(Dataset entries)

◇ ◇ ◇ ◇ ◇

**flow/design.v**
```verilog
module decoder (d0, d1, d2, d3, d4, d5, d6, d7,
                d8, d9, d10, d11, d12, d13, d14, d15, 
                d16, d17, d18, d19, d20, d21, d22, d23,
		d24, d25, d26, d27, d28, d29, d30, d31, 
		selector, enable);
 input enable;					 
 input  [4:0] selector;
 output reg     d0, d1, d2, d3, d4, d5, d6, d7,
  	        d8, d9, d10, d11, d12, d13, d14, d15, 
   	        d16, d17, d18, d19, d20, d21, d22, d23,
	        d24, d25, d26, d27, d28, d29, d30, d31;
 always @(selector) begin
  if (enable == 1'b1)
  case({selector})
        5'b00000: {d31,d30,d29,d28,d27,d26,d25,d24,d23,d22,d21,d20,d19,d18,d17,d16,d15,d14,d13,d12,d11,d10,d9,d8,d7,d6,d5,d4,d3,d2,d1,d0} = 32'b00000000000000000000000000000000;
	5'b00001: {d31,d30,d29,d28,d27,d26,d25,d24,d23,d22,d21,d20,d19,d18,d17,d16,d15,d14,d13,d12,d11,d10,d9,d8,d7,d6,d5,d4,d3,d2,d1,d0} = 32'b00000000000000000000000000000001;
	5'b00010: {d31,d30,d29,d28,d27,d26,d25,d24,d23,d22,d21,d20,d19,d18,d17,d16,d15,d14,d13,d12,d11,d10,d9,d8,d7,d6,d5,d4,d3,d2,d1,d0} = 32'b00000000000000000000000000000010;
	5'b00011: {d31,d30,d29,d28,d27,d26,d25,d24,d23,d22,d21,d20,d19,d18,d17,d16,d15,d14,d13,d12,d11,d10,d9,d8,d7,d6,d5,d4,d3,d2,d1,d0} = 32'b00000000000000000000000000000100;
	5'b00100: {d31,d30,d29,d28,d27,d26,d25,d24,d23,d22,d21,d20,d19,d18,d17,d16,d15,d14,d13,d12,d11,d10,d9,d8,d7,d6,d5,d4,d3,d2,d1,d0} = 32'b00000000000000000000000000001000;
	5'b00101: {d31,d30,d29,d28,d27,d26,d25,d24,d23,d22,d21,d20,d19,d18,d17,d16,d15,d14,d13,d12,d11,d10,d9,d8,d7,d6,d5,d4,d3,d2,d1,d0} = 32'b00000000000000000000000000010000;
	5'b00110: {d31,d30,d29,d28,d27,d26,d25,d24,d23,d22,d21,d20,d19,d18,d17,d16,d15,d14,d13,d12,d11,d10,d9,d8,d7,d6,d5,d4,d3,d2,d1,d0} = 32'b00000000000000000000000000100000;
	5'b00111: {d31,d30,d29,d28,d27,d26,d25,d24,d23,d22,d21,d20,d19,d18,d17,d16,d15,d14,d13,d12,d11,d10,d9,d8,d7,d6,d5,d4,d3,d2,d1,d0} = 32'b00000000000000000000000001000000;
	5'b01000: {d31,d30,d29,d28,d27,d26,d25,d24,d23,d22,d21,d20,d19,d18,d17,d16,d15,d14,d13,d12,d11,d10,d9,d8,d7,d6,d5,d4,d3,d2,d1,d0} = 32'b00000000000000000000000010000000;
	5'b01001: {d31,d30,d29,d28,d27,d26,d25,d24,d23,d22,d21,d20,d19,d18,d17,d16,d15,d14,d13,d12,d11,d10,d9,d8,d7,d6,d5,d4,d3,d2,d1,d0} = 32'b00000000000000000000000100000000;
	5'b01010: {d31,d30,d29,d28,d27,d26,d25,d24,d23,d22,d21,d20,d19,d18,d17,d16,d15,d14,d13,d12,d11,d10,d9,d8,d7,d6,d5,d4,d3,d2,d1,d0} = 32'b00000000000000000000001000000000;
	5'b01011: {d31,d30,d29,d28,d27,d26,d25,d24,d23,d22,d21,d20,d19,d18,d17,d16,d15,d14,d13,d12,d11,d10,d9,d8,d7,d6,d5,d4,d3,d2,d1,d0} = 32'b00000000000000000000010000000000;
	5'b01100: {d31,d30,d29,d28,d27,d26,d25,d24,d23,d22,d21,d20,d19,d18,d17,d16,d15,d14,d13,d12,d11,d10,d9,d8,d7,d6,d5,d4,d3,d2,d1,d0} = 32'b00000000000000000000100000000000;
	5'b01101: {d31,d30,d29,d28,d27,d26,d25,d24,d23,d22,d21,d20,d19,d18,d17,d16,d15,d14,d13,d12,d11,d10,d9,d8,d7,d6,d5,d4,d3,d2,d1,d0} = 32'b00000000000000000001000000000000;
	5'b01110: {d31,d30,d29,d28,d27,d26,d25,d24,d23,d22,d21,d20,d19,d18,d17,d16,d15,d14,d13,d12,d11,d10,d9,d8,d7,d6,d5,d4,d3,d2,d1,d0} = 32'b00000000000000000010000000000000;
	5'b01111: {d31,d30,d29,d28,d27,d26,d25,d24,d23,d22,d21,d20,d19,d18,d17,d16,d15,d14,d13,d12,d11,d10,d9,d8,d7,d6,d5,d4,d3,d2,d1,d0} = 32'b00000000000000000100000000000000;
	5'b10000: {d31,d30,d29,d28,d27,d26,d25,d24,d23,d22,d21,d20,d19,d18,d17,d16,d15,d14,d13,d12,d11,d10,d9,d8,d7,d6,d5,d4,d3,d2,d1,d0} = 32'b00000000000000001000000000000000;
	5'b10001: {d31,d30,d29,d28,d27,d26,d25,d24,d23,d22,d21,d20,d19,d18,d17,d16,d15,d14,d13,d12,d11,d10,d9,d8,d7,d6,d5,d4,d3,d2,d1,d0} = 32'b00000000000000010000000000000000;
	5'b10010: {d31,d30,d29,d28,d27,d26,d25,d24,d23,d22,d21,d20,d19,d18,d17,d16,d15,d14,d13,d12,d11,d10,d9,d8,d7,d6,d5,d4,d3,d2,d1,d0} = 32'b00000000000000100000000000000000;
	5'b10011: {d31,d30,d29,d28,d27,d26,d25,d24,d23,d22,d21,d20,d19,d18,d17,d16,d15,d14,d13,d12,d11,d10,d9,d8,d7,d6,d5,d4,d3,d2,d1,d0} = 32'b00000000000001000000000000000000;
	5'b10100: {d31,d30,d29,d28,d27,d26,d25,d24,d23,d22,d21,d20,d19,d18,d17,d16,d15,d14,d13,d12,d11,d10,d9,d8,d7,d6,d5,d4,d3,d2,d1,d0} = 32'b00000000000010000000000000000000;
	5'b10101: {d31,d30,d29,d28,d27,d26,d25,d24,d23,d22,d21,d20,d19,d18,d17,d16,d15,d14,d13,d12,d11,d10,d9,d8,d7,d6,d5,d4,d3,d2,d1,d0} = 32'b00000000000100000000000000000000;
	5'b10110: {d31,d30,d29,d28,d27,d26,d25,d24,d23,d22,d21,d20,d19,d18,d17,d16,d15,d14,d13,d12,d11,d10,d9,d8,d7,d6,d5,d4,d3,d2,d1,d0} = 32'b00000000001000000000000000000000;
	5'b10111: {d31,d30,d29,d28,d27,d26,d25,d24,d23,d22,d21,d20,d19,d18,d17,d16,d15,d14,d13,d12,d11,d10,d9,d8,d7,d6,d5,d4,d3,d2,d1,d0} = 32'b00000000010000000000000000000000;
	5'b11000: {d31,d30,d29,d28,d27,d26,d25,d24,d23,d22,d21,d20,d19,d18,d17,d16,d15,d14,d13,d12,d11,d10,d9,d8,d7,d6,d5,d4,d3,d2,d1,d0} = 32'b00000000100000000000000000000000;
	5'b11001: {d31,d30,d29,d28,d27,d26,d25,d24,d23,d22,d21,d20,d19,d18,d17,d16,d15,d14,d13,d12,d11,d10,d9,d8,d7,d6,d5,d4,d3,d2,d1,d0} = 32'b00000001000000000000000000000000;
	5'b11010: {d31,d30,d29,d28,d27,d26,d25,d24,d23,d22,d21,d20,d19,d18,d17,d16,d15,d14,d13,d12,d11,d10,d9,d8,d7,d6,d5,d4,d3,d2,d1,d0} = 32'b00000010000000000000000000000000;
	5'b11011: {d31,d30,d29,d28,d27,d26,d25,d24,d23,d22,d21,d20,d19,d18,d17,d16,d15,d14,d13,d12,d11,d10,d9,d8,d7,d6,d5,d4,d3,d2,d1,d0} = 32'b00000100000000000000000000000000;
	5'b11100: {d31,d30,d29,d28,d27,d26,d25,d24,d23,d22,d21,d20,d19,d18,d17,d16,d15,d14,d13,d12,d11,d10,d9,d8,d7,d6,d5,d4,d3,d2,d1,d0} = 32'b00001000000000000000000000000000;
	5'b11101: {d31,d30,d29,d28,d27,d26,d25,d24,d23,d22,d21,d20,d19,d18,d17,d16,d15,d14,d13,d12,d11,d10,d9,d8,d7,d6,d5,d4,d3,d2,d1,d0} = 32'b00010000000000000000000000000000;
	5'b11110: {d31,d30,d29,d28,d27,d26,d25,d24,d23,d22,d21,d20,d19,d18,d17,d16,d15,d14,d13,d12,d11,d10,d9,d8,d7,d6,d5,d4,d3,d2,d1,d0} = 32'b00100000000000000000000000000000;
	5'b11111: {d31,d30,d29,d28,d27,d26,d25,d24,d23,d22,d21,d20,d19,d18,d17,d16,d15,d14,d13,d12,d11,d10,d9,d8,d7,d6,d5,d4,d3,d2,d1,d0} = 32'b01000000000000000000000000000000;
	default: {d31,d30,d29,d28,d27,d26,d25,d24,d23,d22,d21,d20,d19,d18,d17,d16,d15,d14,d13,d12,d11,d10,d9,d8,d7,d6,d5,d4,d3,d2,d1,d0} = 32'bxxxxxxxxxxxxxxxxxxxxxxxxxxxxxxxx;
	endcase
	if (enable == 0) {d31,d30,d29,d28,d27,d26,d25,d24,d23,d22,d21,d20,d19,d18,d17,d16,d15,d14,d13,d12,d11,d10,d9,d8,d7,d6,d5,d4,d3,d2,d1,d0} = 32'b00000000000000000000000000000000;
	end
endmodule 
module lab_3_register_file (Da, Db, Dc, regcheck, loadcheck, CLK, reset, rs1, rs2, rd, wenable);
 input  wire CLK, reset, wenable;
 input  wire [4:0] rs1, rs2, rd;
 input  wire [31:0] Dc;
 output wire loadcheck;
 output wire [31:0] Da, Db, regcheck;
 wire        load0, load1, load2, load3, load4, load5, load6, load7,
	     load8, load9, load10, load11, load12, load13, load14, load15,
	     load16, load17, load18, load19, load20, load21, load22, load23,
	     load24, load25, load26, load27, load28, load29, load30, load31;
 wire [31:0] reg0, reg1, reg2, reg3, reg4, reg5, reg6, reg7,
	     reg8, reg9, reg10, reg11, reg12, reg13, reg14, reg15,
	     reg16, reg17, reg18, reg19, reg20, reg21, reg22, reg23,
   	     reg24, reg25, reg26, reg27, reg28, reg29, reg30, reg31;
 decoder decoder1 (.d0(load0), .d1(load1), .d2(load2), .d3(load3), .d4(load4), .d5(load5), .d6(load6), .d7(load7),
						 .d8(load8), .d9(load9), .d10(load10), .d11(load11), .d12(load12), .d13(load13), .d14(load14), .d15(load15), 
						 .d16(load16), .d17(load17), .d18(load18), .d19(load19), .d20(load20), .d21(load21), .d22(load22), .d23(load23),
						 .d24(load24), .d25(load25), .d26(load26), .d27(load27), .d28(load28), .d29(load29), .d30(load30), .d31(load31), 
						 .selector(rd), .enable(wenable));
 register register00 (.Dout(reg0),  .Din(Dc), .load(load0),  .CLK(CLK), .reset(reset));
 register register01 (.Dout(reg1),  .Din(Dc), .load(load1),  .CLK(CLK), .reset(reset));
 register register02 (.Dout(reg2),  .Din(Dc), .load(load2),  .CLK(CLK), .reset(reset));
 register register03 (.Dout(reg3),  .Din(Dc), .load(load3),  .CLK(CLK), .reset(reset));
 register register04 (.Dout(reg4),  .Din(Dc), .load(load4),  .CLK(CLK), .reset(reset));
 register register05 (.Dout(reg5),  .Din(Dc), .load(load5),  .CLK(CLK), .reset(reset));
 register register06 (.Dout(reg6),  .Din(Dc), .load(load6),  .CLK(CLK), .reset(reset));
 register register07 (.Dout(reg7),  .Din(Dc), .load(load7),  .CLK(CLK), .reset(reset));
 register register08 (.Dout(reg8),  .Din(Dc), .load(load8),  .CLK(CLK), .reset(reset));
 register register09 (.Dout(reg9),  .Din(Dc), .load(load9),  .CLK(CLK), .reset(reset));
 register register10 (.Dout(reg10), .Din(Dc), .load(load10), .CLK(CLK), .reset(reset));
 register register11 (.Dout(reg11), .Din(Dc), .load(load11), .CLK(CLK), .reset(reset));
 register register12 (.Dout(reg12), .Din(Dc), .load(load12), .CLK(CLK), .reset(reset));
 register register13 (.Dout(reg13), .Din(Dc), .load(load13), .CLK(CLK), .reset(reset));
 register register14 (.Dout(reg14), .Din(Dc), .load(load14), .CLK(CLK), .reset(reset));
 register register15 (.Dout(reg15), .Din(Dc), .load(load15), .CLK(CLK), .reset(reset));
 register register16 (.Dout(reg16), .Din(Dc), .load(load16), .CLK(CLK), .reset(reset));
 register register17 (.Dout(reg17), .Din(Dc), .load(load17), .CLK(CLK), .reset(reset));
 register register18 (.Dout(reg18), .Din(Dc), .load(load18), .CLK(CLK), .reset(reset));
 register register19 (.Dout(reg19), .Din(Dc), .load(load19), .CLK(CLK), .reset(reset));
 register register20 (.Dout(reg20), .Din(Dc), .load(load20), .CLK(CLK), .reset(reset));
 register register21 (.Dout(reg21), .Din(Dc), .load(load21), .CLK(CLK), .reset(reset));
 register register22 (.Dout(reg22), .Din(Dc), .load(load22), .CLK(CLK), .reset(reset));
 register register23 (.Dout(reg23), .Din(Dc), .load(load23), .CLK(CLK), .reset(reset));
 register register24 (.Dout(reg24), .Din(Dc), .load(load24), .CLK(CLK), .reset(reset));
 register register25 (.Dout(reg25), .Din(Dc), .load(load25), .CLK(CLK), .reset(reset));
 register register26 (.Dout(reg26), .Din(Dc), .load(load26), .CLK(CLK), .reset(reset));
 register register27 (.Dout(reg27), .Din(Dc), .load(load27), .CLK(CLK), .reset(reset));
 register register28 (.Dout(reg28), .Din(Dc), .load(load28), .CLK(CLK), .reset(reset));
 register register29 (.Dout(reg29), .Din(Dc), .load(load29), .CLK(CLK), .reset(reset));
 register register30 (.Dout(reg30), .Din(Dc), .load(load30), .CLK(CLK), .reset(reset));
 register register31 (.Dout(reg31), .Din(Dc), .load(load31), .CLK(CLK), .reset(reset));
 mux muxA (.mux_out(Da), .selector(rs1), .reg0(reg0),.reg1(reg1),.reg2(reg2),.reg3(reg3),.reg4(reg4),.reg5(reg5),.reg6(reg6),.reg7(reg7),
													  .reg8(reg8),.reg9(reg9),.reg10(reg10),.reg11(reg11),.reg12(reg12),.reg13(reg13),.reg14(reg14),.reg15(reg15),
											        .reg16(reg16),.reg17(reg17),.reg18(reg18),.reg19(reg19),.reg20(reg20),.reg21(reg21),.reg22(reg22),.reg23(reg23),
													  .reg24(reg24),.reg25(reg25),.reg26(reg26),.reg27(reg27),.reg28(reg28),.reg29(reg29),.reg30(reg30),.reg31(reg31));
 mux muxB (.mux_out(Db), .selector(rs2), .reg0(reg0),.reg1(reg1),.reg2(reg2),.reg3(reg3),.reg4(reg4),.reg5(reg5),.reg6(reg6),.reg7(reg7),
													  .reg8(reg8),.reg9(reg9),.reg10(reg10),.reg11(reg11),.reg12(reg12),.reg13(reg13),.reg14(reg14),.reg15(reg15),
													  .reg16(reg16),.reg17(reg17),.reg18(reg18),.reg19(reg19),.reg20(reg20),.reg21(reg21),.reg22(reg22),.reg23(reg23),
													  .reg24(reg24),.reg25(reg25),.reg26(reg26),.reg27(reg27),.reg28(reg28),.reg29(reg29),.reg30(reg30),.reg31(reg31));
endmodule 
module mux (mux_out, selector, reg0,reg1,reg2,reg3,reg4,reg5,reg6,reg7,
			       reg8,reg9,reg10,reg11,reg12,reg13,reg14,reg15,
			       reg16,reg17,reg18,reg19,reg20,reg21,reg22,reg23,
			       reg24,reg25,reg26,reg27,reg28,reg29,reg30,reg31);
 input      [31:0] reg0,reg1,reg2,reg3,reg4,reg5,reg6,reg7,
		   reg8,reg9,reg10,reg11,reg12,reg13,reg14,reg15,
		   reg16,reg17,reg18,reg19,reg20,reg21,reg22,reg23,
		   reg24,reg25,reg26,reg27,reg28,reg29,reg30,reg31;
 input      [4:0]  selector;
 output reg [31:0] mux_out;
 always @(*) begin
 case (selector)
  5'b00000 : mux_out =  reg0;
  5'b00001 : mux_out =  reg1;
  5'b00010 : mux_out =  reg2;
  5'b00011 : mux_out =  reg3;
  5'b00100 : mux_out =  reg4;
  5'b00101 : mux_out =  reg5;
  5'b00110 : mux_out =  reg6;
  5'b00111 : mux_out =  reg7;
  5'b01000 : mux_out =  reg8;
  5'b01001 : mux_out =  reg9;
  5'b01010 : mux_out = reg10;
  5'b01011 : mux_out = reg11;
  5'b01100 : mux_out = reg12;
  5'b01101 : mux_out = reg13;
  5'b01110 : mux_out = reg14;
  5'b01111 : mux_out = reg15;
  5'b10000 : mux_out = reg16;
  5'b10001 : mux_out = reg17;
  5'b10010 : mux_out = reg18;
  5'b10011 : mux_out = reg19;
  5'b10100 : mux_out = reg20;
  5'b10101 : mux_out = reg21;
  5'b10110 : mux_out = reg22;
  5'b10111 : mux_out = reg23;
  5'b11000 : mux_out = reg24;
  5'b11001 : mux_out = reg25;
  5'b11010 : mux_out = reg26;
  5'b11011 : mux_out = reg27;
  5'b11100 : mux_out = reg28;
  5'b11101 : mux_out = reg29;
  5'b11110 : mux_out = reg30;
  5'b11111 : mux_out = reg31;
 endcase
 end
endmodule 
module register (Dout, Din, load, CLK, reset);
 input  	      CLK, reset;
 input 		[31:0]Din, load;
 output reg     [31:0]Dout;
  always @(posedge CLK or posedge reset) begin
    if (reset)
	  Dout[31:0] <= 0;
	else if (load)
	  Dout[31:0] <= Din[31:0];
	else
	  Dout[31:0] <= Dout[31:0];
  end
endmodule
```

◇ ◇ ◇ ◇ ◇

_TASK TO CARRY OUT_
Pick out every line above that holds the word "wenable" and copy it.

_SOLUTION TO THE EXERCISE_
module lab_3_register_file (Da, Db, Dc, regcheck, loadcheck, CLK, reset, rs1, rs2, rd, wenable);
 input  wire CLK, reset, wenable;
						 .selector(rd), .enable(wenable));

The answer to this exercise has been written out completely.